I've had this website mocked up for a while now. Like every other over achieving person (doctor or otherwise), I usually have a plan for most scenario's. This one was meant to be an adventure in self promotion. Something I have historically been terrible at. Hence the unpublished website gathering cobwebs in my own little corner of the internet. 

So here I am, three weeks into a surprise sabbatical from work, writing a blog post on my long ignored (and as yet unpublished) personal website. Facing the gnawing feeling of dread at simply the idea of going into work and seeing a patient. Left to consider the moments, thoughts and feelings that pave the path behind me.

I am a good doctor, an empathetic doctor. The sort who listens intently to you and tries to reflect back what I've heard you say with a mixture of comprehension and gentle advice. I've spent the last 15 years either training towards or being a doctor. ​But right now, I am a doctor who feels jaded and empty. Like the 'doctor' light globe inside me has gone out. The weighty responsibility of trying to help people in their darkest hours finally causing my legs to buckle under me. An unfamiliar mixture of panic and despair stopping my whole being from even getting out the door to go into work. To a job I am good at. A job that helps people. A job that (outwardly at least) appears so fulfilling. So why do I feel like this? 

In the last three weeks that I've been hiding from the world since panic set in and stopped me in my tracks, I have come up with a variety of explanations. My amazing GP helpfully offered "Anxiety likely secondary to burnout" as a reason for taking some time off. Seems reasonable. Right now I am incapable of seeing a patient. One, because of what it evokes in me (the afore mentioned fear, dread and panic for the most part). And two, because it is not fair to patients for me to be seeing them right now. There is a certain amount of resilience and strength required to take the worries and ailments of others and help them carry this burden. Have you ever stopped to consider the health (both physical and mental) of your doctor the last time you went to see one? We are all human also. There is no special course at medical school that takes the fleshy vulnerability of humanity away from us. We, like you, sometimes struggle to sleep with worry (which in my case is often about you, my patients). We feel that sickening sense of overwhelm and fear that we may make a mistake while at work. Except in our cases, people lives are the fragile cargo we carry. We also deal with all the behind the scenes issues that everyone else is, family, money, life in general. 

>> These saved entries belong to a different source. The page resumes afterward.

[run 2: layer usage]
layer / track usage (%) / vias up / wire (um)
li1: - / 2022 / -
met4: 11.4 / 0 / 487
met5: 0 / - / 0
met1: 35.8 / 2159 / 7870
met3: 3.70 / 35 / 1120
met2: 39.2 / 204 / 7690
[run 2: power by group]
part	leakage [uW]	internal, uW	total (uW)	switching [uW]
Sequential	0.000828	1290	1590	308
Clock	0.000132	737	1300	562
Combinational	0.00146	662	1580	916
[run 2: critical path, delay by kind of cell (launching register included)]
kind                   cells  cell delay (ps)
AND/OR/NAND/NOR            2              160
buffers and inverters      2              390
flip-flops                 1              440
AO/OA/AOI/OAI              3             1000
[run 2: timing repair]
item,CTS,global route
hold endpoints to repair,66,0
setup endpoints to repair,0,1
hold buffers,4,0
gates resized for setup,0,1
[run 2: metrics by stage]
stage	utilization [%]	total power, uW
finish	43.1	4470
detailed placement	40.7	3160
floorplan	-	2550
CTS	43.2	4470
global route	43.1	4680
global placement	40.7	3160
**src/wdtm_pkg.sv**
```systemverilog
// constants, field positions, reset values and carrier types of the watchdog time-out monitor
// assumes one clock domain (mclk_i, 125 MHz) and a plain byte-wide register port
package wdtm_pkg;

    // ****************************************
    // sizes
    // ****************************************
    localparam int unsigned WDTM_CNT_W = 27;

    // ****************************************
    // register offsets
    // ****************************************
    localparam logic [7:0] OFS_WDCTL = 8'h00;
    localparam logic [7:0] OFS_CLKCTL = 8'h01;
    localparam logic [7:0] OFS_TIMED_ACCESS = 8'h02;
    localparam logic [7:0] OFS_IRQ_STATUS = 8'h03;
    localparam logic [7:0] OFS_IRQ_CLEAR = 8'h04;
    localparam logic [7:0] OFS_IRQ_ENABLE = 8'h05;
    localparam logic [7:0] OFS_WD_INT_CTL = 8'h06;
    localparam logic [7:0] OFS_WD_STATE = 8'h07;
    localparam logic [7:0] OFS_CNT_B0 = 8'h08;
    localparam logic [7:0] OFS_CNT_B1 = 8'h09;
    localparam logic [7:0] OFS_CNT_B2 = 8'h0a;
    localparam logic [7:0] OFS_CNT_B3 = 8'h0b;

    // ****************************************
    // field positions
    // ****************************************
    localparam int unsigned WDCTL_POWER_ON_BIT = 6;
    localparam int unsigned WDCTL_TIMEOUT_BIT = 3;
    localparam int unsigned WDCTL_CAUSE_BIT = 2;
    localparam int unsigned WDCTL_RESET_EN_BIT = 1;
    localparam int unsigned WDCTL_RESTART_BIT = 0;
    localparam int unsigned CLKCTL_INTERVAL_LSB = 6;
    localparam int unsigned IRQ_TIMEOUT_BIT = 0;
    localparam int unsigned IRQ_WD_RESET_BIT = 1;
    localparam int unsigned INTCTL_WD_EN_BIT = 0;
    localparam int unsigned INTCTL_GLOBAL_EN_BIT = 7;
    localparam int unsigned STATE_PENDING_BIT = 0;
    localparam int unsigned STATE_SYS_RST_BIT = 1;
    localparam int unsigned STATE_UNLOCKED_BIT = 2;

    // ****************************************
    // reset values
    // ****************************************
    localparam logic [7:0] CLKCTL_RESET = 8'h00;
    localparam logic [1:0] IRQ_REG_RESET = 2'h0;
    localparam logic [7:0] INTCTL_RESET = 8'h00;

    // ****************************************
    // timing counts and timed-access keys
    // ****************************************
    localparam logic [WDTM_CNT_W-1:0] RESET_DELAY_CLKS = 27'h0000200;
    localparam int unsigned MACHINE_CYCLE_CLKS = 4;
    localparam logic [3:0] RESET_PULSE_CLKS = 4'(2 * MACHINE_CYCLE_CLKS);
    localparam logic [2:0] TA_WINDOW_CLKS = 3'h4;
    localparam logic [7:0] TA_KEY_FIRST = 8'haa;
    localparam logic [7:0] TA_KEY_SECOND = 8'h55;

    // ****************************************
    // carrier types
    // ****************************************
    typedef struct packed {
        logic [7:0] addr;
        logic [7:0] wdata;
        logic wr;
        logic rd;
    } wdtm_bus_req_type;

    typedef enum logic [1:0] {
        TA_LOCKED,
        TA_ARMED,
        TA_OPEN
    } wdtm_ta_state_type;

    typedef struct packed {
        wdtm_ta_state_type state;
        logic [2:0] win;
    } wdtm_ta_type;

    typedef struct packed {
        logic [WDTM_CNT_W-1:0] cnt;
        logic power_on;
        logic timeout;
        logic cause;
        logic reset_en;
        logic pending;
        logic [7:0] clkctl;
        logic [1:0] irq_status;
        logic [1:0] irq_enable;
        logic [7:0] intctl;
        logic [3:0] rst_cnt;
        logic [23:0] cnt_snap;
        logic ext_meta;
        logic ext_sync;
        logic [7:0] rdata;
    } wdtm_state_type;

    localparam wdtm_state_type WDTM_STATE_RESET = '{
        cnt: '0,
        power_on: 1'b1,
        timeout: 1'b0,
        cause: 1'b0,
        reset_en: 1'b0,
        pending: 1'b0,
        clkctl: CLKCTL_RESET,
        irq_status: IRQ_REG_RESET,
        irq_enable: IRQ_REG_RESET,
        intctl: INTCTL_RESET,
        rst_cnt: 4'h0,
        cnt_snap: 24'h000000,
        ext_meta: 1'b0,
        ext_sync: 1'b0,
        rdata: 8'h00
    };

endpackage

```
**src/wdtm_timed_access.sv**
```systemverilog
// timed-access unlock sequencer for the protected watchdog control bits
// assumes key writes and the consuming write come from logic on mclk_i
module wdtm_timed_access
    import wdtm_pkg::*;
(
    input wire logic mclk_i,
    input wire logic rst_n_i,
    input wire logic key_we_i,
    input wire logic [7:0] key_i,
    input wire logic consume_i,
    output logic open_o
);

    wdtm_ta_type s_q;
    wdtm_ta_type s_d;

    // ****************************************
    // sequencer
    // ****************************************
    // the second key must follow within the window, and one unlock buys one write
    always_comb begin
        s_d = s_q;
        if (s_q.win != 3'h0) begin
            s_d.win = s_q.win - 3'h1;
        end
        case (s_q.state)
            TA_LOCKED: begin
                if (key_we_i && key_i == TA_KEY_FIRST) begin
                    s_d.state = TA_ARMED;
                    s_d.win = TA_WINDOW_CLKS - 3'h1;
                end
            end
            TA_ARMED: begin
                if (key_we_i) begin
                    if (key_i == TA_KEY_SECOND) begin
                        s_d.state = TA_OPEN;
                        s_d.win = TA_WINDOW_CLKS - 3'h1;
                    end else begin
                        s_d.state = TA_LOCKED;
                    end
                end else if (s_q.win == 3'h0) begin
                    s_d.state = TA_LOCKED;
                end
            end
            TA_OPEN: begin
                if (consume_i || key_we_i || s_q.win == 3'h0) begin
                    s_d.state = TA_LOCKED;
                end
            end
            default: begin
                s_d.state = TA_LOCKED;
            end
        endcase
    end

    always_ff @(posedge mclk_i) begin
        if (!rst_n_i) begin
            s_q <= '{state: TA_LOCKED, win: 3'h0};
        end else begin
            s_q <= s_d;
        end
    end

    assign open_o = (s_q.state == TA_OPEN);

endmodule

```
**src/wdtm_watchdog.sv**
```systemverilog
// watchdog time-out monitor: divider counter, time-out flag, delayed system reset,
// register port, interrupt status/enable and timed-access protection
// assumes rst_n_i is the power-on/power-fail reset and ext_rst_i an asynchronous pin
// Behaviour
// - free-running counter divides clock; selected time-out sets the time-out flag
// - watchdog interrupt needs time-out flag, watchdog enable and global enable
// - interrupt path and reset path are enabled independently
// - restart bit zeroes the counter and always reads back as zero
// - after restart count clocks; interval from clock control bits 7:6
// - intervals 2^17, 2^20, 2^23, 2^26; reset 512 clocks later
// - with reset enabled, system reset follows flag by exactly 512 clocks
// - watchdog reset lasts two machine cycles and sets the cause flag bit 2
// - time-out flag bit 3 sets regardless of enables; software or power-on reset clears it
// - power-on or power-fail reset disables the watchdog reset function
// - external or watchdog reset only restarts the counter, enables kept
// - power-on flag bit 6 set at power-up; software may write it
// - cause flag untouched while reset disabled; software or power-fail clears it
// - watchdog reset works only while reset enable bit 1 is one
// - power-on, reset enable, time-out and restart writes need timed access
// - interval field resets to shortest setting, 2^17 clocks
//
// Implementation choices: the register addresses and the strobed register port.
module wdtm_watchdog
    import wdtm_pkg::*;
#(
    parameter logic [WDTM_CNT_W-1:0] TIMEOUT_CLKS_0 = 27'h0020000,
    parameter logic [WDTM_CNT_W-1:0] TIMEOUT_CLKS_1 = 27'h0100000,
    parameter logic [WDTM_CNT_W-1:0] TIMEOUT_CLKS_2 = 27'h0800000,
    parameter logic [WDTM_CNT_W-1:0] TIMEOUT_CLKS_3 = 27'h4000000
) (
    input wire logic mclk_i,
    input wire logic rst_n_i,
    input wire wdtm_bus_req_type bus_i,
    input wire logic ext_rst_i,
    output logic [7:0] rdata_o,
    output logic sys_rst_o,
    output logic wd_irq_o,
    output logic irq_o
);

    wdtm_state_type s_q;
    wdtm_state_type s_d;
    logic ta_open;
    logic wd_we;
    logic prot_we;
    logic ta_key_we;
    logic restart;
    logic timeout_evt;
    logic reset_evt;
    logic [WDTM_CNT_W-1:0] int_to;
    logic [WDTM_CNT_W-1:0] rst_to;

    // ****************************************
    // timed access
    // ****************************************
    assign ta_key_we = bus_i.wr && bus_i.addr == OFS_TIMED_ACCESS;
    assign wd_we = bus_i.wr && bus_i.addr == OFS_WDCTL;
    assign prot_we = wd_we && ta_open;

    wdtm_timed_access u_timed_access (
        .mclk_i(mclk_i),
        .rst_n_i(rst_n_i),
        .key_we_i(ta_key_we),
        .key_i(bus_i.wdata),
        .consume_i(wd_we),
        .open_o(ta_open)
    );

    // ****************************************
    // interval selection
    // ****************************************
    always_comb begin
        case (s_q.clkctl[CLKCTL_INTERVAL_LSB +: 2])
            2'h0: int_to = TIMEOUT_CLKS_0;
            2'h1: int_to = TIMEOUT_CLKS_1;
            2'h2: int_to = TIMEOUT_CLKS_2;
            2'h3: int_to = TIMEOUT_CLKS_3;
            default: int_to = TIMEOUT_CLKS_0;
        endcase
        rst_to = int_to + RESET_DELAY_CLKS;
    end

    // ****************************************
    // next state
    // ****************************************
    always_comb begin
        s_d = s_q;

        // pin crossing; only the second stage is read
        s_d.ext_meta = ext_rst_i;
        s_d.ext_sync = s_q.ext_meta;

        // events from the divider
        timeout_evt = (s_q.cnt == int_to - 27'h1);
        reset_evt = s_q.reset_en && s_q.pending && (s_q.cnt == rst_to - 27'h1);

        // counter and restart sources
        restart = (prot_we && bus_i.wdata[WDCTL_RESTART_BIT])
            || s_q.ext_sync
            || (s_q.rst_cnt != 4'h0)
            || reset_evt;
        if (restart) begin
            s_d.cnt = '0;
            s_d.pending = 1'b0;
        end else begin
            s_d.cnt = s_q.cnt + 27'h1;
            if (timeout_evt) begin
                s_d.pending = 1'b1;
            end
        end

        // protected control bits; the restart bit itself is never stored
        if (prot_we) begin
            s_d.power_on = bus_i.wdata[WDCTL_POWER_ON_BIT];
            s_d.timeout = bus_i.wdata[WDCTL_TIMEOUT_BIT];
            s_d.reset_en = bus_i.wdata[WDCTL_RESET_EN_BIT];
        end
        // cause flag is cleared by an ordinary write of zero
        if (wd_we && !bus_i.wdata[WDCTL_CAUSE_BIT]) begin
            s_d.cause = 1'b0;
        end
        // hardware sets after software clears, so a same-cycle event is kept
        if (timeout_evt && !restart) begin
            s_d.timeout = 1'b1;
        end
        if (reset_evt) begin
            s_d.cause = 1'b1;
        end

        // system reset pulse of two machine cycles
        if (reset_evt) begin
            s_d.rst_cnt = RESET_PULSE_CLKS;
        end else if (s_q.rst_cnt != 4'h0) begin
            s_d.rst_cnt = s_q.rst_cnt - 4'h1;
        end

        // unprotected registers
        if (bus_i.wr && bus_i.addr == OFS_CLKCTL) begin
            s_d.clkctl = bus_i.wdata;
        end
        if (bus_i.wr && bus_i.addr == OFS_IRQ_ENABLE) begin
            s_d.irq_enable = bus_i.wdata[1:0];
        end
        if (bus_i.wr && bus_i.addr == OFS_WD_INT_CTL) begin
            s_d.intctl = bus_i.wdata;
        end

        // sticky interrupt status: clear first, then set so the event wins
        if (bus_i.wr && bus_i.addr == OFS_IRQ_CLEAR) begin
            s_d.irq_status = s_q.irq_status & ~bus_i.wdata[1:0];
        end
        if (timeout_evt && !restart) begin
            s_d.irq_status[IRQ_TIMEOUT_BIT] = 1'b1;
        end
        if (reset_evt) begin
            s_d.irq_status[IRQ_WD_RESET_BIT] = 1'b1;
        end

        // counter snapshot: reading byte 0 freezes the upper bytes for a coherent read
        if (bus_i.rd && bus_i.addr == OFS_CNT_B0) begin
            s_d.cnt_snap = {5'h00, s_q.cnt[WDTM_CNT_W-1:8]};
        end

        // read data stands for exactly one cycle after the strobe
        s_d.rdata = 8'h00;
        if (bus_i.rd) begin
            case (bus_i.addr)
                OFS_WDCTL: begin
                    s_d.rdata[WDCTL_POWER_ON_BIT] = s_q.power_on;
                    s_d.rdata[WDCTL_TIMEOUT_BIT] = s_q.timeout;
                    s_d.rdata[WDCTL_CAUSE_BIT] = s_q.cause;
                    s_d.rdata[WDCTL_RESET_EN_BIT] = s_q.reset_en;
                end
                OFS_CLKCTL: s_d.rdata = s_q.clkctl;
                OFS_IRQ_STATUS: s_d.rdata = {6'h00, s_q.irq_status};
                OFS_IRQ_ENABLE: s_d.rdata = {6'h00, s_q.irq_enable};
                OFS_WD_INT_CTL: s_d.rdata = s_q.intctl;
                OFS_WD_STATE: begin
                    s_d.rdata[STATE_PENDING_BIT] = s_q.pending;
                    s_d.rdata[STATE_SYS_RST_BIT] = (s_q.rst_cnt != 4'h0);
                    s_d.rdata[STATE_UNLOCKED_BIT] = ta_open;
                end
                OFS_CNT_B0: s_d.rdata = s_q.cnt[7:0];
                OFS_CNT_B1: s_d.rdata = s_q.cnt_snap[7:0];
                OFS_CNT_B2: s_d.rdata = s_q.cnt_snap[15:8];
                OFS_CNT_B3: s_d.rdata = s_q.cnt_snap[23:16];
                default: s_d.rdata = 8'h00;
            endcase
        end
    end

    // ****************************************
    // state register
    // ****************************************
    // power-on reset clears the reset enable and cause, sets the power-on flag
    always_ff @(posedge mclk_i) begin
        if (!rst_n_i) begin
            s_q <= WDTM_STATE_RESET;
        end else begin
            s_q <= s_d;
        end
    end

    // ****************************************
    // outputs
    // ****************************************
    assign rdata_o = s_q.rdata;
    assign sys_rst_o = (s_q.rst_cnt != 4'h0);
    assign wd_irq_o = s_q.timeout && s_q.intctl[INTCTL_WD_EN_BIT]
        && s_q.intctl[INTCTL_GLOBAL_EN_BIT];
    assign irq_o = |(s_q.irq_status & s_q.irq_enable);

endmodule

```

I feel as though I am standing in a doorway. Three weeks ago, all I wanted to do was close the door and hide inside. In the last three weeks, I have found some satisfaction in the fact that I no longer want to do that (everyday at least). Some days I am quite content to remain standing in this open doorway, pondering the space in front of me. 

I write all this not to garner sympathy, but simply to muse and offer support to those walking a similar path. A silent call into the ether of the internet to encourage those reading to look outside themselves. Consider whether the job they're working, the life they are leading, is congruent with their values and self. And maybe, just maybe, as I stand here in what feels like a doorway of change, waiting to see what path there is in front of me, I may begin to contribute to the world in a way I had never imagined.